The task →
Please work out how many lines include the word "Most" in the entries, and reply with only the count.

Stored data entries
-------------------------

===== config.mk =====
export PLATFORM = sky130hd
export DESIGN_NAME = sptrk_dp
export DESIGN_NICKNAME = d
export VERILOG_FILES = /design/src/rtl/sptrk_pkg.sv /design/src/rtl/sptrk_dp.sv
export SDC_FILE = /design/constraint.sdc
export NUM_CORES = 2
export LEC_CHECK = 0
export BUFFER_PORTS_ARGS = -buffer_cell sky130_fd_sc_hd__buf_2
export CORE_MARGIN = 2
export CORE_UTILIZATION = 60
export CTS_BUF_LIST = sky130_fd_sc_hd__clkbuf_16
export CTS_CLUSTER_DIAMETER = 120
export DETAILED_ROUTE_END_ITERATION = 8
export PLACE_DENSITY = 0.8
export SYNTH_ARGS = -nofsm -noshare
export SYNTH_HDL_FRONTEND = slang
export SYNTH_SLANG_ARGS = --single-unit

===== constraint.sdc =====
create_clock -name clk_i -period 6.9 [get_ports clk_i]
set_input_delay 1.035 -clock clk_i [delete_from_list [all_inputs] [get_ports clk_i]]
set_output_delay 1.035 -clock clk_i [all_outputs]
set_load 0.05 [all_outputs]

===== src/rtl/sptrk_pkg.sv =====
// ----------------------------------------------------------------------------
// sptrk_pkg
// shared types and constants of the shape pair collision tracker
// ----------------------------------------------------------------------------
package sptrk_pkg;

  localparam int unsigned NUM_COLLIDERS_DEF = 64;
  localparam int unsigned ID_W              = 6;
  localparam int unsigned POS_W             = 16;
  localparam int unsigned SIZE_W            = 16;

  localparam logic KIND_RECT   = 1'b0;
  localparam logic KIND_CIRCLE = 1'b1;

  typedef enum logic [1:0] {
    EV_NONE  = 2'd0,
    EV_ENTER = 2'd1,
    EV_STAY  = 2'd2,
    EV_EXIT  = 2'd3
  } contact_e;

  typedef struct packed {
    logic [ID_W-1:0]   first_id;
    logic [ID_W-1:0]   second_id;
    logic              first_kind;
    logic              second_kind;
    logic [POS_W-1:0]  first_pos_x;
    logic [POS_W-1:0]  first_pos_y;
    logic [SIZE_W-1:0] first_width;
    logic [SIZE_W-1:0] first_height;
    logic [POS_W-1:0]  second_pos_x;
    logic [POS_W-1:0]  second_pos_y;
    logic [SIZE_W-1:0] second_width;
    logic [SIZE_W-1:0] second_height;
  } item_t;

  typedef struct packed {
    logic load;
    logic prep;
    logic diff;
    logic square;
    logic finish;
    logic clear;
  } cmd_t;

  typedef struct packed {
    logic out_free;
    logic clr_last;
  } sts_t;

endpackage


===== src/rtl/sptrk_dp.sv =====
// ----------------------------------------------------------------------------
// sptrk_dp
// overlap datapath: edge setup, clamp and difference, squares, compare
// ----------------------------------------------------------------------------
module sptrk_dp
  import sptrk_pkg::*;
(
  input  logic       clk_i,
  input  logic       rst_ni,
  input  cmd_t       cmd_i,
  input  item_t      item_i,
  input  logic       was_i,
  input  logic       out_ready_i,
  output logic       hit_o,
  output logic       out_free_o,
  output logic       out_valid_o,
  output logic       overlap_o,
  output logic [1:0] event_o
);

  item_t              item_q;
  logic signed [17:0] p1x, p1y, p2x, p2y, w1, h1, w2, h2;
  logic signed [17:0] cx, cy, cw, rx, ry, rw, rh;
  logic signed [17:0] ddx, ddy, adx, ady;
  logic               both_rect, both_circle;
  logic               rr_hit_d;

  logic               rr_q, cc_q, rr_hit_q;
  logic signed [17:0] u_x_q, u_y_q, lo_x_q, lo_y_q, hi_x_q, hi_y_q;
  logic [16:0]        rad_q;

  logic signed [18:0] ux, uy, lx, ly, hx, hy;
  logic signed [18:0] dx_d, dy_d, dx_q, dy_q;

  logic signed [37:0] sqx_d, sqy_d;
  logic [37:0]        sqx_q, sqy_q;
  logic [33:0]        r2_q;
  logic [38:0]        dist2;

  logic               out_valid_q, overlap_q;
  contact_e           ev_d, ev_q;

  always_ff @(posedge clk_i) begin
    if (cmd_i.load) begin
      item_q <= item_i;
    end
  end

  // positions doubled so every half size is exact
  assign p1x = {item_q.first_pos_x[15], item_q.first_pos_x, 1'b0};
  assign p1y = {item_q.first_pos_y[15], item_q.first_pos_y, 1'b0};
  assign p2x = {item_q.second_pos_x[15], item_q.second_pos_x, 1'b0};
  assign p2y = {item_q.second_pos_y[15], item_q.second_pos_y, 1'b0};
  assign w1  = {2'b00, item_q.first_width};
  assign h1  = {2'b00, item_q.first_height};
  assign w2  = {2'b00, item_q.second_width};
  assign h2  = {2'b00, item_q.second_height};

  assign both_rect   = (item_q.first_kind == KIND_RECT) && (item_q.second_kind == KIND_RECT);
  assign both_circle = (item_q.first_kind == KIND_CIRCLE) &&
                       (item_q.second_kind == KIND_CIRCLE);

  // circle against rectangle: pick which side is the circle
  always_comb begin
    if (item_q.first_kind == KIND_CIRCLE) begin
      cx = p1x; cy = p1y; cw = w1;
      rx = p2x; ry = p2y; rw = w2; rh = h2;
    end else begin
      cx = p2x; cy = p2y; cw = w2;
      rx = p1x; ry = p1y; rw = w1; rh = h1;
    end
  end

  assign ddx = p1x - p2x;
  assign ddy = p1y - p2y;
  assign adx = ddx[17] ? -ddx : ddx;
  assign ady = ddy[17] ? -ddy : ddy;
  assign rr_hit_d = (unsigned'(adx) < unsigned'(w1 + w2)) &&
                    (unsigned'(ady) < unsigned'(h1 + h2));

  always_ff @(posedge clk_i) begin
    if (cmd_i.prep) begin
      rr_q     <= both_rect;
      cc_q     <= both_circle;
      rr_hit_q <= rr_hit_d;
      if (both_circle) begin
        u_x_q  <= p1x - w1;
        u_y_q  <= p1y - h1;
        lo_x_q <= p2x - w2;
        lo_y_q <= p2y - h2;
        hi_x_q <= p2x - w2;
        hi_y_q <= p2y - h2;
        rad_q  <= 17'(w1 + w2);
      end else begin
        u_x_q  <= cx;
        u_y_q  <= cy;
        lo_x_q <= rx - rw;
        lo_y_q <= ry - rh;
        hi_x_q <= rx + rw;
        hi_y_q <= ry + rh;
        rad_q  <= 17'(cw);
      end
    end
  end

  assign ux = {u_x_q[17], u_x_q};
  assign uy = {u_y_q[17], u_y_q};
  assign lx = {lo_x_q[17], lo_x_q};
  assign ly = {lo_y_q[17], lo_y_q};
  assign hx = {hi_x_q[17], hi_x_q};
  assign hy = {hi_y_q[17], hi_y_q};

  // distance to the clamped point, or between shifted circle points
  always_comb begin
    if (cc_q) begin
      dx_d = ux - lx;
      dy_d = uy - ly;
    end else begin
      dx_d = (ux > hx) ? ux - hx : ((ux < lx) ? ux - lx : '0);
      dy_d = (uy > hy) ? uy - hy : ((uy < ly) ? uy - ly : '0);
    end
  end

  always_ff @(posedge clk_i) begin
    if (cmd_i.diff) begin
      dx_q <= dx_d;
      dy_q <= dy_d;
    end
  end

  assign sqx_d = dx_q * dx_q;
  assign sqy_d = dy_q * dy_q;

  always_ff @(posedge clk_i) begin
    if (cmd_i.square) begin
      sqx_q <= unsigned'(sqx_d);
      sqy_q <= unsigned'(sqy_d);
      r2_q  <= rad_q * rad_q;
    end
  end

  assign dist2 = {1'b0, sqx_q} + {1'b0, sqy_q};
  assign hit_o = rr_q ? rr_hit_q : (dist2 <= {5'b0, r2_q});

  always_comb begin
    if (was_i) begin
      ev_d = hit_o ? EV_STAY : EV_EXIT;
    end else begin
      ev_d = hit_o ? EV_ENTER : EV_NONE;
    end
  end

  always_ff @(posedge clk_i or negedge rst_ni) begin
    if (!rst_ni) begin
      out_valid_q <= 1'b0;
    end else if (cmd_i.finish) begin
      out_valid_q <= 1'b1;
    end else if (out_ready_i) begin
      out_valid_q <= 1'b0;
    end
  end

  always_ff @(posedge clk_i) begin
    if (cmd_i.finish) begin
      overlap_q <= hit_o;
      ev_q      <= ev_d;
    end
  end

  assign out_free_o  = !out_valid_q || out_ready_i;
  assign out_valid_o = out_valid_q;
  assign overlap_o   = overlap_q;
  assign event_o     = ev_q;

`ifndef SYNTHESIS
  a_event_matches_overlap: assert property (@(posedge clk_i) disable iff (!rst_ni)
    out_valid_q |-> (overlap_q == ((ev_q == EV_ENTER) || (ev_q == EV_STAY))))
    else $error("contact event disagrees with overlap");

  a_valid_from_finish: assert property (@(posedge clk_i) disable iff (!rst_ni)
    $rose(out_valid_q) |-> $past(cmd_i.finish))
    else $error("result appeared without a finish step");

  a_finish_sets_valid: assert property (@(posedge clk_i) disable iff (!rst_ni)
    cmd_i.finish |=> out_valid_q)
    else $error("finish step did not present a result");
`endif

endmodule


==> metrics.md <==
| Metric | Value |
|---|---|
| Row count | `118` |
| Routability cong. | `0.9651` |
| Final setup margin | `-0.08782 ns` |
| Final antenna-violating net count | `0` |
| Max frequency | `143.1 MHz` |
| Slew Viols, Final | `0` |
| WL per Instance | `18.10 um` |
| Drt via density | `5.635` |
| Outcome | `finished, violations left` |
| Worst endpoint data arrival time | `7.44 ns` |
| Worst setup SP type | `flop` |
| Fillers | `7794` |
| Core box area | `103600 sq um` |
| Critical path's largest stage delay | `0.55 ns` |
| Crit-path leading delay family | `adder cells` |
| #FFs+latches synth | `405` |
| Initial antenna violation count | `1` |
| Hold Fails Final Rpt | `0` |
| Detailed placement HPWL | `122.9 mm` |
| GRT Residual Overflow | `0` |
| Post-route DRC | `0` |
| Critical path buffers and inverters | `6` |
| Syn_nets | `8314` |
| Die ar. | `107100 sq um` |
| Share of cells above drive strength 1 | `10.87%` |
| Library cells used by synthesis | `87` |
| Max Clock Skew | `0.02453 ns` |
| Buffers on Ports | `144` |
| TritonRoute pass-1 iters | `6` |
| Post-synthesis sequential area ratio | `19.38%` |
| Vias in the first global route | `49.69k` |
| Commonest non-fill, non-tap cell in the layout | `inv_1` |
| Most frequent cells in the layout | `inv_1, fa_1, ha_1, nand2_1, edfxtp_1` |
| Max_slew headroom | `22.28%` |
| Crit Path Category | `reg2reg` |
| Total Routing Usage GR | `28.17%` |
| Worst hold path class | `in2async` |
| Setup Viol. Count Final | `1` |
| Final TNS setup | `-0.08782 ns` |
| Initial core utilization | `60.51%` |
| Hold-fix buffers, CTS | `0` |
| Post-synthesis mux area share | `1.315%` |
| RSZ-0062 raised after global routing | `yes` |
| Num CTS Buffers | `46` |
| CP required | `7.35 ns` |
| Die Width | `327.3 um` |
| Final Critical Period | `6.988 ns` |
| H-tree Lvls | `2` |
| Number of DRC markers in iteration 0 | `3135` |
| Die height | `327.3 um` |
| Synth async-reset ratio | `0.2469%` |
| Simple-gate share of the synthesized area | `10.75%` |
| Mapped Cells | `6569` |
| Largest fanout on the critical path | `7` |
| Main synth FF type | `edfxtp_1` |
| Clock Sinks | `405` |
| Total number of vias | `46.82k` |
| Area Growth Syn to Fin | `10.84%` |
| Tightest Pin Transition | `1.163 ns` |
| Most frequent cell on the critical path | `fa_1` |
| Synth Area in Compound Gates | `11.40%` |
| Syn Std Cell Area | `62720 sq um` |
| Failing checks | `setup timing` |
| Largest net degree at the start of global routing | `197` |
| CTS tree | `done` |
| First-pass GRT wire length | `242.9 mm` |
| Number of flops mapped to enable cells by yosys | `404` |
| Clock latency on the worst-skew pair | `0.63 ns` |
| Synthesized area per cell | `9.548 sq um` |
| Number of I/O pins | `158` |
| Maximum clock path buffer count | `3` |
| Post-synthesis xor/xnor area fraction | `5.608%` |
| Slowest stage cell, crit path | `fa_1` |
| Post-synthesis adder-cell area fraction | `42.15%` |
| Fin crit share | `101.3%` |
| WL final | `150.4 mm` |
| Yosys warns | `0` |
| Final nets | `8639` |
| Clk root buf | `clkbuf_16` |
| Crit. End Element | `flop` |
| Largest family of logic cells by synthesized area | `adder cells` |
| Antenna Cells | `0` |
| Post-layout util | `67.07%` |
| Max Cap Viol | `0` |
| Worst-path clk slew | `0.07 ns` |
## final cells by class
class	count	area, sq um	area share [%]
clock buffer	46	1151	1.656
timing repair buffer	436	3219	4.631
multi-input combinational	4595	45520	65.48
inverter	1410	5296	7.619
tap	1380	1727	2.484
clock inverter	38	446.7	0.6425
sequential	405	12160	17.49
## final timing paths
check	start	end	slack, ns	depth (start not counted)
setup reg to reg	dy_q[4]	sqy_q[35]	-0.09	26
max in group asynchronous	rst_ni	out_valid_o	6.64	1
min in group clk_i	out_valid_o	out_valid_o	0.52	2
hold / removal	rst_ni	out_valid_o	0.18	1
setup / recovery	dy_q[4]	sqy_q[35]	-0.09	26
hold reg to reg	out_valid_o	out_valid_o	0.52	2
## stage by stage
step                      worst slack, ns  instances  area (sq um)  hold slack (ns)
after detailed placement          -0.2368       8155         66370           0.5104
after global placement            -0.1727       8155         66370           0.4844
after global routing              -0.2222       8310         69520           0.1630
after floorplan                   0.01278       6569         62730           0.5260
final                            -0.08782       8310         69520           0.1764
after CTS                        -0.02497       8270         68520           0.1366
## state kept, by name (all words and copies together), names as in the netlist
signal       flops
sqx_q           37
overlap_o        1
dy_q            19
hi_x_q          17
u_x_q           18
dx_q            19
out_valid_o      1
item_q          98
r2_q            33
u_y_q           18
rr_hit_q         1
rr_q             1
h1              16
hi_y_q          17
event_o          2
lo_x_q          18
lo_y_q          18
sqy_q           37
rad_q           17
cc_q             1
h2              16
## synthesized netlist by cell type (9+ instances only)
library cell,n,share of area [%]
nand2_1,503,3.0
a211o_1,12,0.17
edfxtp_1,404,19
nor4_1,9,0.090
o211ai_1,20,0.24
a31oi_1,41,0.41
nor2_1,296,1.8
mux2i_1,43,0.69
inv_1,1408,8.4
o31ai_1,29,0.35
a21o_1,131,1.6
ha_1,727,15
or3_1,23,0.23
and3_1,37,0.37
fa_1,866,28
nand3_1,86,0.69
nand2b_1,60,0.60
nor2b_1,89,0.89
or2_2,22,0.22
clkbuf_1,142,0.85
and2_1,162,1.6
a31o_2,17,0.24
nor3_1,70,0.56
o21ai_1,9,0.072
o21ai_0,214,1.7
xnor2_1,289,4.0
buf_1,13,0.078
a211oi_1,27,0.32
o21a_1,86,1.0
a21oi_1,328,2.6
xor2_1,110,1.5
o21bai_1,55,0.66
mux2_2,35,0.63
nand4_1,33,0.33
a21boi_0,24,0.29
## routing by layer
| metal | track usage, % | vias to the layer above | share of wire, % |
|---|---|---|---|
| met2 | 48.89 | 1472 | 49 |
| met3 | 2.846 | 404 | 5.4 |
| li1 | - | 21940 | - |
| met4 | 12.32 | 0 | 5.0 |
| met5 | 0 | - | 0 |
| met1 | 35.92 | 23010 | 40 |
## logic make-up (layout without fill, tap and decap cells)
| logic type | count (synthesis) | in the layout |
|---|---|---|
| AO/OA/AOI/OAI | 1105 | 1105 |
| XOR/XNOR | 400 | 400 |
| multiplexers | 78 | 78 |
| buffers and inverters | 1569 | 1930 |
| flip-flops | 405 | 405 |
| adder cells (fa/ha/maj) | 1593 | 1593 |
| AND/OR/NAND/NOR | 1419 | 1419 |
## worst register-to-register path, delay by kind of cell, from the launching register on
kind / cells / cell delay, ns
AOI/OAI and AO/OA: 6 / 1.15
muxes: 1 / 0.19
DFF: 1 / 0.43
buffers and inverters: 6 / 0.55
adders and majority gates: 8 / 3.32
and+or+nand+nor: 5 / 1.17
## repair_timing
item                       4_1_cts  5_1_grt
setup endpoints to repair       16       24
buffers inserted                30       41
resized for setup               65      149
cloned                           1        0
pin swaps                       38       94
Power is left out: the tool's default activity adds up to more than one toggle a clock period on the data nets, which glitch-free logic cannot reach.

-------------------------

Written answer →
2